Reaching Out

I started truly feeling like there was no one who cared about me personally and how I was feeling. My mother was crazy with work and the scary stuff going on with my brother. When she wasn’t dealing with that stuff, she was helping out my sister’s friend B and her ever growing pregnancy that she was hiding from her own parents. My father was calling and coming around less and less; after my “cocksucker” comment at our last therapy session, I could hardly blame him. Our family to him was an angry, blame filled place to be. My brother was off in another world and my sister had her friend and boyfriend to keep her occupied.

My friend Andrea was trying. She was inviting me over for sleepovers at her house often these days, even though we didn’t even attend the same school any more. Her still married, seemingly typical family made me feel comfortable, but also wistful for the crazy assed circus that I had going on at my house.

I had a new friend, Karen, who also invited me over from time to time. She also played flute in the band, and I loved her quiet house on the comfortable street. Like many people in our area, her father worked for the auto industry. Her mother had recently returned to work after staying at home with Karen and her sister when they were younger. Their house still had that quiet, neat feel that came from a well organized manager whose job it was to keep the household running smoothly. We had no such position in our house. Running the household was something my mother did when everything else she needed to take care of was accomplished.

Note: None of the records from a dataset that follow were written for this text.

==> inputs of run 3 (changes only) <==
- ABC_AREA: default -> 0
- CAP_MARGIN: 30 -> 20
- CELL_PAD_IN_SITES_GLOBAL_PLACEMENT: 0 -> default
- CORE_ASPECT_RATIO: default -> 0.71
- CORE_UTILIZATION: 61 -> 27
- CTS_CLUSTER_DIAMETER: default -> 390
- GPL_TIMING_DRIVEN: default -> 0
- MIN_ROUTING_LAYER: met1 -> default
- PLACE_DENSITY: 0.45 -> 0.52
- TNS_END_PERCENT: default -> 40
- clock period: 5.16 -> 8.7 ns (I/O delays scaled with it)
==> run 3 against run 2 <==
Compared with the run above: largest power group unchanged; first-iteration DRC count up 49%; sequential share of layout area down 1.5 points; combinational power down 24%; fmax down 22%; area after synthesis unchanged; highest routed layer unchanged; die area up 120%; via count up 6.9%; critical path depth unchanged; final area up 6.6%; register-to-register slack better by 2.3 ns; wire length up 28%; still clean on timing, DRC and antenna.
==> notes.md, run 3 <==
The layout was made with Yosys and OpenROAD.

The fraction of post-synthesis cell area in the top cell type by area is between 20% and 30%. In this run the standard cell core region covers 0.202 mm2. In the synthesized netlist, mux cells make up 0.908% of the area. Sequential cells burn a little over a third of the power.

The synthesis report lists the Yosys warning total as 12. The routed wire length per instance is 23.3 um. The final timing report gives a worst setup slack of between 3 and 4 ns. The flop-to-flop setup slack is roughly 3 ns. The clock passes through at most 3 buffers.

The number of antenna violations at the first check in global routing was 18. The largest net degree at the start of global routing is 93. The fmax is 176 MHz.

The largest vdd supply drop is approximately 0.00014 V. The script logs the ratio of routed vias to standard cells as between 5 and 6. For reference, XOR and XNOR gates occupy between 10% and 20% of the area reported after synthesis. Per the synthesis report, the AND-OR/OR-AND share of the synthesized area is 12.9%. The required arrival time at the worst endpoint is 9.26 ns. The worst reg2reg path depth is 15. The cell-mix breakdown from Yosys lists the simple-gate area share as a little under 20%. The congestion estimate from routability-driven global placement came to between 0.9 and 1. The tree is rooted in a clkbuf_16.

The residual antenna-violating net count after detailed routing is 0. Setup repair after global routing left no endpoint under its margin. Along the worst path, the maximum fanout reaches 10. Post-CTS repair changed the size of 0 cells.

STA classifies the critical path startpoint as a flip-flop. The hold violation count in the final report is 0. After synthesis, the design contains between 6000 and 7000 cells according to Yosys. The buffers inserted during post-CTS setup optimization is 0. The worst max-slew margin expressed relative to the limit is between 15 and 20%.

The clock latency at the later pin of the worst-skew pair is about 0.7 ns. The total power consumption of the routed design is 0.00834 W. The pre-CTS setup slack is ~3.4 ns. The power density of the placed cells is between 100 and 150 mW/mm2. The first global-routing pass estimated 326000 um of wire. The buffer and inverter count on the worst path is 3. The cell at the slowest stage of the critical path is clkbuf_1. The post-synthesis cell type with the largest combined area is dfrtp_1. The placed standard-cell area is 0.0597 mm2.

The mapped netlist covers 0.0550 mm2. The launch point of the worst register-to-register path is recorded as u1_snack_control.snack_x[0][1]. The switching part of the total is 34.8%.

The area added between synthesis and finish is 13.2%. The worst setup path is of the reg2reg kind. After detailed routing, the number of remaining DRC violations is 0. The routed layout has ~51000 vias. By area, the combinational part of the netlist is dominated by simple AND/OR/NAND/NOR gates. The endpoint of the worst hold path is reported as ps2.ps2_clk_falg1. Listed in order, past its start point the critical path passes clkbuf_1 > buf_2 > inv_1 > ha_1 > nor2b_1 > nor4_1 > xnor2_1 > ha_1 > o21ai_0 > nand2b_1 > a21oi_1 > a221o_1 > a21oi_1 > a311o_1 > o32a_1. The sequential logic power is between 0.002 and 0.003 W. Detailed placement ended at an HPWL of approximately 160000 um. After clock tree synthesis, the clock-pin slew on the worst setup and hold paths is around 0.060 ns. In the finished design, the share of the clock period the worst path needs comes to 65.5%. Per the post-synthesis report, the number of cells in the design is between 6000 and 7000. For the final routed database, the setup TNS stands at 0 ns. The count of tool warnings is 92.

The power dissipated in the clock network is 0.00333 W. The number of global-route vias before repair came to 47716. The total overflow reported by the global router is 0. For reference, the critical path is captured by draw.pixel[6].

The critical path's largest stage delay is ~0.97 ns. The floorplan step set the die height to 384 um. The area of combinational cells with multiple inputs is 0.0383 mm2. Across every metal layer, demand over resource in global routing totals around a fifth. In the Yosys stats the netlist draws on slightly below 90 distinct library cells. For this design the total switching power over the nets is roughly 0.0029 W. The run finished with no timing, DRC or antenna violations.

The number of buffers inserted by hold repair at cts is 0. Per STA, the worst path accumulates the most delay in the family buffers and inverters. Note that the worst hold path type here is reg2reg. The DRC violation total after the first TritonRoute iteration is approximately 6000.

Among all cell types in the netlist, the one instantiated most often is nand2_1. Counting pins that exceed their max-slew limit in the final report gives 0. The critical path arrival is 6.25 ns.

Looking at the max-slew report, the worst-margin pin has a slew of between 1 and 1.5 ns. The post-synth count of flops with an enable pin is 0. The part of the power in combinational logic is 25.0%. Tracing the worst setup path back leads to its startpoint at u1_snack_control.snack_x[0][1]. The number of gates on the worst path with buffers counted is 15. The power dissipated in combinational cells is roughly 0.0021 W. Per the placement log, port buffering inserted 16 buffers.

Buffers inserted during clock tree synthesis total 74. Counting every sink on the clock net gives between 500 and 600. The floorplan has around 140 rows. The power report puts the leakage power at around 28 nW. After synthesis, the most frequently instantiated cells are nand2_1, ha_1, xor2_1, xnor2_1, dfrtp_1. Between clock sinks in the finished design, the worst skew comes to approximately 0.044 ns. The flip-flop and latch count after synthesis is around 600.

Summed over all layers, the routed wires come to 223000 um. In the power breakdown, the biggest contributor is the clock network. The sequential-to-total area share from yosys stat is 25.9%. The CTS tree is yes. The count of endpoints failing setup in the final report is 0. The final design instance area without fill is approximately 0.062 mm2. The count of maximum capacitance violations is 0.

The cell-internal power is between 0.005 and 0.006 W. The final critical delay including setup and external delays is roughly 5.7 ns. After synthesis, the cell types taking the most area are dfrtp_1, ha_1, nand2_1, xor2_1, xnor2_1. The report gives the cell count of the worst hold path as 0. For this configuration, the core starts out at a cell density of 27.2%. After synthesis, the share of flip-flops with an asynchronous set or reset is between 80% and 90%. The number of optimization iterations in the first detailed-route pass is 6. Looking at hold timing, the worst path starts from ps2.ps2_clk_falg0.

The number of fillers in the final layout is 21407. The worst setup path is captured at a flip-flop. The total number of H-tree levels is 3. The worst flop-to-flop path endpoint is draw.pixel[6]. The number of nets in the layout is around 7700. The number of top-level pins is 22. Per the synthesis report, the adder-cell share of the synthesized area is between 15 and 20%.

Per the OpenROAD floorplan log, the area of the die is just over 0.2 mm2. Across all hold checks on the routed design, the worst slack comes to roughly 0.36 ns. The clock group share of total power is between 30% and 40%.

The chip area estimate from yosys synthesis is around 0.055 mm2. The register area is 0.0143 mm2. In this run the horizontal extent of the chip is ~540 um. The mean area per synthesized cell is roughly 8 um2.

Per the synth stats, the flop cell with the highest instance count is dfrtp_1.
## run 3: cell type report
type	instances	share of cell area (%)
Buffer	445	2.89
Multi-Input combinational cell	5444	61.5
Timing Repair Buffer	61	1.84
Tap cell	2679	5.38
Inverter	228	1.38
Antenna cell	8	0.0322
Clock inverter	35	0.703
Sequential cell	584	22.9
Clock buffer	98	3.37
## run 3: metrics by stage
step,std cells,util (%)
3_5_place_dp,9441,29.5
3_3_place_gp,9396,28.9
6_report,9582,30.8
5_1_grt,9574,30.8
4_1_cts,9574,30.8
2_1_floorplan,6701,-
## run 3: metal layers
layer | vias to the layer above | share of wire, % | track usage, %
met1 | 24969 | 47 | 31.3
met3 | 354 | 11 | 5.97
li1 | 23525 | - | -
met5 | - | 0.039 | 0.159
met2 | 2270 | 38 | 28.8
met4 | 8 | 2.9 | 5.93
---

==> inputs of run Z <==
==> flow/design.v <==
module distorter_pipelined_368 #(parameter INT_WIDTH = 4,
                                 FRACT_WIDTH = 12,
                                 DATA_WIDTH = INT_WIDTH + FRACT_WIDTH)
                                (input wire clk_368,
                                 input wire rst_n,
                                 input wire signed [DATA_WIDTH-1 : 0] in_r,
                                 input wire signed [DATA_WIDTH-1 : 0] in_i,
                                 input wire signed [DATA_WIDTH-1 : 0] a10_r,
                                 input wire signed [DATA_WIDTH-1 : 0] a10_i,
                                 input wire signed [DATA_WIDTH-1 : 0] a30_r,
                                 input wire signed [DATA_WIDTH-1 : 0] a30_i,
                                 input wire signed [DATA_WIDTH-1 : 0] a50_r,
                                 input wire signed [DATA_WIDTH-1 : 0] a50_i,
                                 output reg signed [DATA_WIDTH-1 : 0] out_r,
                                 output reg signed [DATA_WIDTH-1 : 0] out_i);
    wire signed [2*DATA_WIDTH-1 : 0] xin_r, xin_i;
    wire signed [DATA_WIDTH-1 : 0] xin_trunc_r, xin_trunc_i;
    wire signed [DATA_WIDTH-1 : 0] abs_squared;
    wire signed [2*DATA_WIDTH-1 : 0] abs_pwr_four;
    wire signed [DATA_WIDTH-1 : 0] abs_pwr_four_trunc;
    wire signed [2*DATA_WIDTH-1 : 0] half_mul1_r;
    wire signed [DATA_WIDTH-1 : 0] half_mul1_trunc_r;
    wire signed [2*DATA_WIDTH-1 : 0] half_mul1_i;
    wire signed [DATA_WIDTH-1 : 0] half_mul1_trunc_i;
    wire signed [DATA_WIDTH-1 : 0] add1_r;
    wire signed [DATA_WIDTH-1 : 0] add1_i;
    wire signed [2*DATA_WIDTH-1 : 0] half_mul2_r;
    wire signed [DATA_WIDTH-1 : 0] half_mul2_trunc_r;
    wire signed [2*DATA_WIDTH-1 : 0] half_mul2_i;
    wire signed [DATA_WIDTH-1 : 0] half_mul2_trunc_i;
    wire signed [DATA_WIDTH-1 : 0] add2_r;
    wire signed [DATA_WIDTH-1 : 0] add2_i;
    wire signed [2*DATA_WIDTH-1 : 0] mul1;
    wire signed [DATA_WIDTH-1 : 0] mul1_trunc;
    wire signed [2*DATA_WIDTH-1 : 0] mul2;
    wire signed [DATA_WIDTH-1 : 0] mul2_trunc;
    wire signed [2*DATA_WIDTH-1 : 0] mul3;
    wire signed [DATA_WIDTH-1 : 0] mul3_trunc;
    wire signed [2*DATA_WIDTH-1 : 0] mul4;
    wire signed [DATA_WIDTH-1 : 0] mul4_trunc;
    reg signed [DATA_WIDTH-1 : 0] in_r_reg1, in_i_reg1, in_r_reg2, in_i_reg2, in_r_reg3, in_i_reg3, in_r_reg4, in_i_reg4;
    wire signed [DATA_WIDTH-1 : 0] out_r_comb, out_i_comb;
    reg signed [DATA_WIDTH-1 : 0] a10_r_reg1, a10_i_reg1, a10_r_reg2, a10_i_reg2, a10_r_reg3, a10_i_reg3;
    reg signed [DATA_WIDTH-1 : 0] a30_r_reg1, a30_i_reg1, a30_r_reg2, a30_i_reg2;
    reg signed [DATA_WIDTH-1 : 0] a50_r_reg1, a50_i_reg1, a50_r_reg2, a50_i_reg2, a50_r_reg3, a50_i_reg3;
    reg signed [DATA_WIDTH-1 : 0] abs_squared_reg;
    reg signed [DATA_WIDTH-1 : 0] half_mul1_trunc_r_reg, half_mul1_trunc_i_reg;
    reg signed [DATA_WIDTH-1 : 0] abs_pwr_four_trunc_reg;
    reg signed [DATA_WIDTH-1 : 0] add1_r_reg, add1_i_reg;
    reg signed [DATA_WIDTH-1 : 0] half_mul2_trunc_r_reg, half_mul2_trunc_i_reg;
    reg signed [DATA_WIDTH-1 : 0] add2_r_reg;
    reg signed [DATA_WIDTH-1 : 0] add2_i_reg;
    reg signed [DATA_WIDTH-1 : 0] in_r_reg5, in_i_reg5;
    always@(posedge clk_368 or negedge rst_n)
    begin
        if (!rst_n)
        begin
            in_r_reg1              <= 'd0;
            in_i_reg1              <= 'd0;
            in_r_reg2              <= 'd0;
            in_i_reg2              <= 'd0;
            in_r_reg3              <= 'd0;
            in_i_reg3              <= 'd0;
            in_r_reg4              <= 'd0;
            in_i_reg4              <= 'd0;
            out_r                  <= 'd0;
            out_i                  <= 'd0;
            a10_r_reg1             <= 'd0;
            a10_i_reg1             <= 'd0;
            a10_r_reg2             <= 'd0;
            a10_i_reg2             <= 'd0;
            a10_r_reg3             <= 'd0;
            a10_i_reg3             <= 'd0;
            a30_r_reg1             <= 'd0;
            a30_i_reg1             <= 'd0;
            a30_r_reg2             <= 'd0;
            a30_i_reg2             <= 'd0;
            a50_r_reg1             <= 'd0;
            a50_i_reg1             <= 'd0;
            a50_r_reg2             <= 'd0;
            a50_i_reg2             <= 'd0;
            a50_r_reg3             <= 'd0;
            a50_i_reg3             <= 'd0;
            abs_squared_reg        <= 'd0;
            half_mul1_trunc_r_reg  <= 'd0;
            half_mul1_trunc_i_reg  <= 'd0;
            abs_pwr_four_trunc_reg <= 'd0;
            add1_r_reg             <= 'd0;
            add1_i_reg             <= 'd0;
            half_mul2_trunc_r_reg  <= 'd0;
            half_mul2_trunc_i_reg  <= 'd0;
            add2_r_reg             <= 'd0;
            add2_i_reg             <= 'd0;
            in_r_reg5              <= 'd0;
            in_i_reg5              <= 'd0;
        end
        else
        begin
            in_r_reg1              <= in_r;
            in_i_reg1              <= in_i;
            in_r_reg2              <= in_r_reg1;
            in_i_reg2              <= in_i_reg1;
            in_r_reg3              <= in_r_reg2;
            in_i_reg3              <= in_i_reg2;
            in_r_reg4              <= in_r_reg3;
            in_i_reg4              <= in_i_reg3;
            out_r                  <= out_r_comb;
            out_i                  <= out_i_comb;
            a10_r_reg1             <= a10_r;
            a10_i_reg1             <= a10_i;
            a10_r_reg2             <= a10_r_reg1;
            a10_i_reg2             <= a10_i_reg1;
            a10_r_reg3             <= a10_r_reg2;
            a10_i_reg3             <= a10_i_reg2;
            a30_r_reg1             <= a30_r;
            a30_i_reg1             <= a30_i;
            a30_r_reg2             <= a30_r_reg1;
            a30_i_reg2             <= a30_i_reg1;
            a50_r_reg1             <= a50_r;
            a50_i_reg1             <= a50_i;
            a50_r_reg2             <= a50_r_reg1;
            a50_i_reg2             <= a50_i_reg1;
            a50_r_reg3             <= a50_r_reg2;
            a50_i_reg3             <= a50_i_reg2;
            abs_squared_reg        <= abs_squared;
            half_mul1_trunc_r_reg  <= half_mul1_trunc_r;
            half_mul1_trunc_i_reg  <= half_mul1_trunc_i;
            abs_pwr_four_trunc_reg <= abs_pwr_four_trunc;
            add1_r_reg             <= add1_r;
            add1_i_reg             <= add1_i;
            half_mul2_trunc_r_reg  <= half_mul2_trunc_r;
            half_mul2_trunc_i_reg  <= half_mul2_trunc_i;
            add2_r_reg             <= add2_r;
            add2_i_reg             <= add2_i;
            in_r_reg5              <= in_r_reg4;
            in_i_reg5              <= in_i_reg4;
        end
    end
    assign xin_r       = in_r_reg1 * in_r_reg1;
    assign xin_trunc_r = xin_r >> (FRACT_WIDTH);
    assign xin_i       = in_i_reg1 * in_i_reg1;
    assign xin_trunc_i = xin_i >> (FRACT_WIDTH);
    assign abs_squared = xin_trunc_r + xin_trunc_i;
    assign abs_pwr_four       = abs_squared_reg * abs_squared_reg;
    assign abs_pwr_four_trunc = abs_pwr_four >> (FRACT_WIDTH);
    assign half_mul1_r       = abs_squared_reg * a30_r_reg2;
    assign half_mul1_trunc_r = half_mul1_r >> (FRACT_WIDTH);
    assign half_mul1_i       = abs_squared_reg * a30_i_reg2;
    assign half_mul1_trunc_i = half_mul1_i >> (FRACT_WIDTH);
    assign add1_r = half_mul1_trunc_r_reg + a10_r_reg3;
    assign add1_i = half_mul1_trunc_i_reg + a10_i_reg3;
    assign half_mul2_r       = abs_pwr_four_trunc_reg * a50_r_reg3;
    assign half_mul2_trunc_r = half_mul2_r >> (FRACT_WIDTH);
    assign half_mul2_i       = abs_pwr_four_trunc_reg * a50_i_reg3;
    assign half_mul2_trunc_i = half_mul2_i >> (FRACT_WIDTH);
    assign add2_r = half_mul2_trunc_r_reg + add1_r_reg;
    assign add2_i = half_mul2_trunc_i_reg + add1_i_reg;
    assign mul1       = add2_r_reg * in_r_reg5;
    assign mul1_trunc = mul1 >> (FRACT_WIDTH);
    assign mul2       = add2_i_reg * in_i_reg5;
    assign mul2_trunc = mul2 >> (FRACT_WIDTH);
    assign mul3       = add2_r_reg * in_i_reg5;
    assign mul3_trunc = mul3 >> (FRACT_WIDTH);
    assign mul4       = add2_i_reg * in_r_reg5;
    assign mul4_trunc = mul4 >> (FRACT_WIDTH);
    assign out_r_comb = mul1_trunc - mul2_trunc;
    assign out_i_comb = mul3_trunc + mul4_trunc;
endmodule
File: flow/design.v
module USER_PRJ1 #( parameter pADDR_WIDTH   = 12,
                   parameter pDATA_WIDTH   = 32
                 )
(
  output wire                        awready,
  output wire                        arready,
  output wire                        wready,
  output wire                        rvalid,
  output wire  [(pDATA_WIDTH-1) : 0] rdata,
  input  wire                        awvalid,
  input  wire                [11: 0] awaddr,
  input  wire                        arvalid,
  input  wire                [11: 0] araddr,
  input  wire                        wvalid,
  input  wire  [(pDATA_WIDTH-1) : 0] wdata,
  input  wire                        rready,
  input  wire                        ss_tvalid,
  input  wire  [(pDATA_WIDTH-1) : 0] ss_tdata,
  input  wire                        sm_tready,
  output wire                        ss_tready,
  output wire                        sm_tvalid,
  output wire  [(pDATA_WIDTH-1) : 0] sm_tdata,
  input  wire                        axi_clk,
  input  wire                        axi_reset_n
);
wire [3:0]  tap_WE;
wire        tap_EN;
wire [11:0] tap_A;
wire [31:0] tap_Di, tap_Do;
bram11 tap_ram(
    .clk(axi_clk),
    .we(|tap_WE),
    .re(tap_EN),
    .waddr(tap_A),
    .raddr(tap_A),
    .wdi(tap_Di),
    .rdo(tap_Do)
);
wire [3:0]  data_WE;
wire        data_EN;
wire [11:0] data_A;
wire [31:0] data_Di, data_Do;
bram11 data_ram(
    .clk(axi_clk),
    .we(|data_WE),
    .re(data_EN),
    .waddr(data_A),
    .raddr(data_A),
    .wdi(data_Di),
    .rdo(data_Do)
);
fir inst_fir(
    .awready(awready),
    .wready(wready),
    .awvalid(awvalid),
    .awaddr(awaddr),
    .wvalid(wvalid),
    .wdata(wdata),
    .arready(arready),
    .rready(rready),
    .arvalid(arvalid),
    .araddr(araddr),
    .rvalid(rvalid),
    .rdata(rdata),    
    .ss_tvalid(ss_tvalid), 
    .ss_tdata(ss_tdata), 
    .ss_tlast(1'b0),
    .ss_tready(ss_tready), 
    .sm_tready(sm_tready), 
    .sm_tvalid(sm_tvalid), 
    .sm_tdata(sm_tdata), 
    .tap_WE(tap_WE),
    .tap_EN(tap_EN),
    .tap_Di(tap_Di),
    .tap_A(tap_A),
    .tap_Do(tap_Do),
    .data_WE(data_WE),
    .data_EN(data_EN),
    .data_Di(data_Di),
    .data_A(data_A),
    .data_Do(data_Do),
    .axis_clk(axi_clk),
    .axis_rst_n(axi_reset_n)
);
endmodule  
module fir 
#(  parameter pADDR_WIDTH = 12,
    parameter pDATA_WIDTH = 32,
    parameter Tape_Num    = 10  
)
(
    output  wire                     awready,  
    output  wire                      wready,   
    input   wire                     awvalid,  
    input   wire [(pADDR_WIDTH-1):0] awaddr,   
    input   wire                     wvalid,  
    input   wire [(pDATA_WIDTH-1):0] wdata,   
    output  wire                     arready,  
    input   wire                     rready,  
    input   wire                     arvalid,  
    input   wire [(pADDR_WIDTH-1):0] araddr,  
    output  reg                      rvalid,  
    output  reg  [(pDATA_WIDTH-1):0] rdata,   
    input   wire                     ss_tvalid,  
    input   wire [(pDATA_WIDTH-1):0] ss_tdata,  
    input   wire                     ss_tlast,  
    output  reg                      ss_tready,  
    input   wire                     sm_tready,  
    output  reg                      sm_tvalid,  
    output  reg  [(pDATA_WIDTH-1):0] sm_tdata,  
    output  reg                      sm_tlast,  
    output  reg  [3:0]               tap_WE,
    output  wire                     tap_EN,
    output  reg  [(pDATA_WIDTH-1):0] tap_Di,
    output  wire   [(pADDR_WIDTH-1):0] tap_A,
    input   wire [(pDATA_WIDTH-1):0] tap_Do,
    output  reg  [3:0]               data_WE,
    output  wire                     data_EN,
    output  reg  [(pDATA_WIDTH-1):0] data_Di,
    output  wire [(pADDR_WIDTH-1):0] data_A,
    input   wire [(pDATA_WIDTH-1):0] data_Do,
    input   wire                     axis_clk,
    input   wire                     axis_rst_n
);
localparam S_RESET_RAM = 0;
localparam S_COMPUTE = 1;
localparam S_READY = 2;
localparam S_DONE = 3;
localparam S_FIN = 4;
localparam S_WAIT_START = 5;
reg ap_done_w, ap_done_r;
reg ap_idle_w, ap_idle_r;
reg ap_start_w, ap_start_r;
reg rvalid_w;
reg [(pDATA_WIDTH-1):0] rdata_w;
reg read_axil_wait_w, read_axil_wait_r;
reg tap_A_read, tap_A_write;
reg [(pDATA_WIDTH-1):0] data_len_w,data_len_r;
wire [31:0] addr_map_0_data;
reg [3:0] data_A_byte;
reg [3:0] state_w, state_r;
reg [3:0] data_addr_cnt_w, data_addr_cnt_r;
reg [3:0] data_addr_base_w, data_addr_base_r;
reg [(pDATA_WIDTH-1):0] res_w,res_r;
reg last_one_w, last_one_r;
wire [31:0] mac_result;
assign addr_map_0_data = {{29{1'b0}},ap_idle_r,ap_done_r,ap_start_r};
assign tap_EN = 1'b1;
assign data_EN = 1'b1;
assign tap_A =  tap_A_write ? awaddr-64 : 
                tap_A_read ? araddr-64 : data_addr_cnt_r;
assign wready = awvalid && wvalid;
assign awready = awvalid && wvalid;
assign data_A = data_A_byte;
assign arready = 1;
assign mac_result = $signed(res_r) + $signed($signed(data_Do) * $signed(tap_Do));
always @(*) begin
    state_w = state_r;
    case (state_r)
        S_RESET_RAM:begin
            if(data_addr_cnt_r == Tape_Num)begin
                state_w = S_WAIT_START;
            end
        end
        S_WAIT_START:begin
            if(ap_start_r)begin
                state_w = S_READY;
            end
        end
        S_READY:begin
            if(ss_tvalid)begin
                state_w = S_COMPUTE;
            end
        end
        S_COMPUTE:begin
            if(data_addr_cnt_r == Tape_Num+1)begin
                state_w = S_DONE;
            end
        end
        S_DONE:begin
            if(sm_tready)begin
                if(last_one_r) 
                    state_w = S_FIN;
                else
                    state_w = S_READY;
            end
        end
    endcase
end
always @(*) begin
    data_addr_cnt_w = data_addr_cnt_r;
    data_WE = 4'b0000;
    data_Di = 0;
    data_A_byte = 0;
    ap_done_w = ap_done_r;
    ap_idle_w = ap_idle_r;
    data_addr_base_w = data_addr_base_r;
    last_one_w = last_one_r;
    ss_tready = 0;
    sm_tvalid = 0;
    sm_tdata = 0;
    res_w = res_r;
    case (state_r)
        S_RESET_RAM:begin
            data_WE = 4'b1111;
            data_Di = 0;
            data_A_byte = data_addr_cnt_r;
            if (data_addr_cnt_r == Tape_Num)begin
                data_addr_cnt_w = data_addr_cnt_r;
                ap_idle_w = 0;
            end
            else begin
                data_addr_cnt_w = data_addr_cnt_r + 1;
            end
        end
        S_WAIT_START:begin
            data_addr_cnt_w = 0;
        end
        S_READY:begin
            ss_tready = 1;
            res_w = 0;
            if(ss_tvalid)begin
                data_Di = ss_tdata;
                data_WE = 4'b1111;
                data_A_byte = data_addr_base_r;
            end
        end
        S_COMPUTE:begin
            res_w = (data_addr_cnt_r == 0) ? res_r : mac_result;
            data_A_byte = (data_addr_base_r + data_addr_cnt_r > Tape_Num) ? 
                        data_addr_base_r + data_addr_cnt_r - Tape_Num - 1 : 
                        data_addr_base_r + data_addr_cnt_r;
            if(data_addr_cnt_r == Tape_Num+1)begin
                data_addr_cnt_w = 0;
                if(data_addr_base_r == 0)begin
                    data_addr_base_w = Tape_Num;
                end
                else begin
                    data_addr_base_w = data_addr_base_r - 1;
                end
                if(ss_tlast)begin
                    ap_done_w = 1;
                    ap_idle_w = 1;
                end
            end
            else begin
                data_addr_cnt_w = data_addr_cnt_r + 1;
            end
        end
        S_DONE:begin
            sm_tvalid = 1;
            sm_tdata = res_r;
            if(sm_tready)begin
                res_w = 0;
                last_one_w = ss_tlast;
            end
        end
        S_FIN:begin
        end
    endcase
end
always @(*) begin
    tap_A_write = 0;
    tap_Di = 0;
    tap_WE = 0;
    ap_start_w = 0;
    data_len_w = data_len_r;
    if(awvalid && wvalid)begin
        if(awaddr >= 64)begin
            tap_A_write = 1;
            tap_Di = wdata;
            tap_WE = 4'b1111;
        end
        else begin
            if (awaddr == 0)begin
                ap_start_w = 1;
            end
            else begin  
                data_len_w = wdata;
            end
        end
    end
end
always @(*) begin
    rvalid_w = 0;
    rdata_w = 0;
    read_axil_wait_w = 0;
    tap_A_read = 0;
    if(arvalid)begin
        if(araddr == 0)begin
            rdata_w = addr_map_0_data;
            rvalid_w = 1;
        end
        else begin
            if(read_axil_wait_r == 0) begin
                read_axil_wait_w = 1;
                tap_A_read = 1;
            end
            else begin
                rdata_w = tap_Do;
                rvalid_w = 1;
            end
        end
    end
end
always @(posedge axis_clk or negedge axis_rst_n) begin
    if(!axis_rst_n) begin
        ap_done_r <= 1'b0;
        ap_idle_r <= 1'b1;  
        ap_start_r <= 1'b0;
        rdata <= 0;
        rvalid <= 0;
        read_axil_wait_r <= 0;
        data_len_r <= 0;
        data_addr_cnt_r <= 0;
        state_r <= S_RESET_RAM;
        data_addr_base_r <= Tape_Num;
        res_r <= 0;
        last_one_r <= 0;
    end 
    else begin
        ap_done_r <= ap_done_w;
        ap_idle_r <= ap_idle_w;
        ap_start_r <= ap_start_w;
        rdata <= rdata_w;
        rvalid <= rvalid_w;
        read_axil_wait_r <= read_axil_wait_w;
        data_len_r <= data_len_w;
        data_addr_cnt_r <= data_addr_cnt_w;
        state_r <= state_w;
        data_addr_base_r <= data_addr_base_w;
        res_r <= res_w;
        last_one_r <= last_one_w;
    end
end
endmodule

But nobody really seemed to understand what it was like to be me. I wanted someone to listen, to tell me that all of the things going on in my life were not my fault. I wanted someone to check and see if I was OK. Some adult who noticed me and cared enough to see if I was still firing on all cylinders. Each day that passed, I felt less and less noticed, and therefore less and less present.

One day, when I was in a particularly bad mood, a letter came in the mail for me. Handwritten, the return postmark came from Montreal, Canada. Oh great, I thought, the Corey Hart people finally put a form letter in the mail for me. Still, that was something that made today different than any other day, so I opened the envelope.

Inside, there was a hand written letter. It was a response to the two or three fan letters that I’d used more like diary entries about the state of my life. I’d actually kind of forgotten about them until I saw the full two page response to my fourteen year old rantings. It was a thoughtful caring response that acknowledged my letter and showed that it had actually been read. It was signed, “Mindy Hart”.

I knew from the liner notes on Corey’s last record that Mindy was Corey Hart’s mother. Corey Hart’s MOTHER. Had written me back. And told me that things would get better, sometime. Not right away, probably. But she cared enough to tell me that they would, sometime. This woman I’d never even met was giving me what the people who saw me every day weren’t.

I couldn’t decide if that was wonderful or just plain sad. But I put the letter in my special drawer and held on tight to its words, regardless.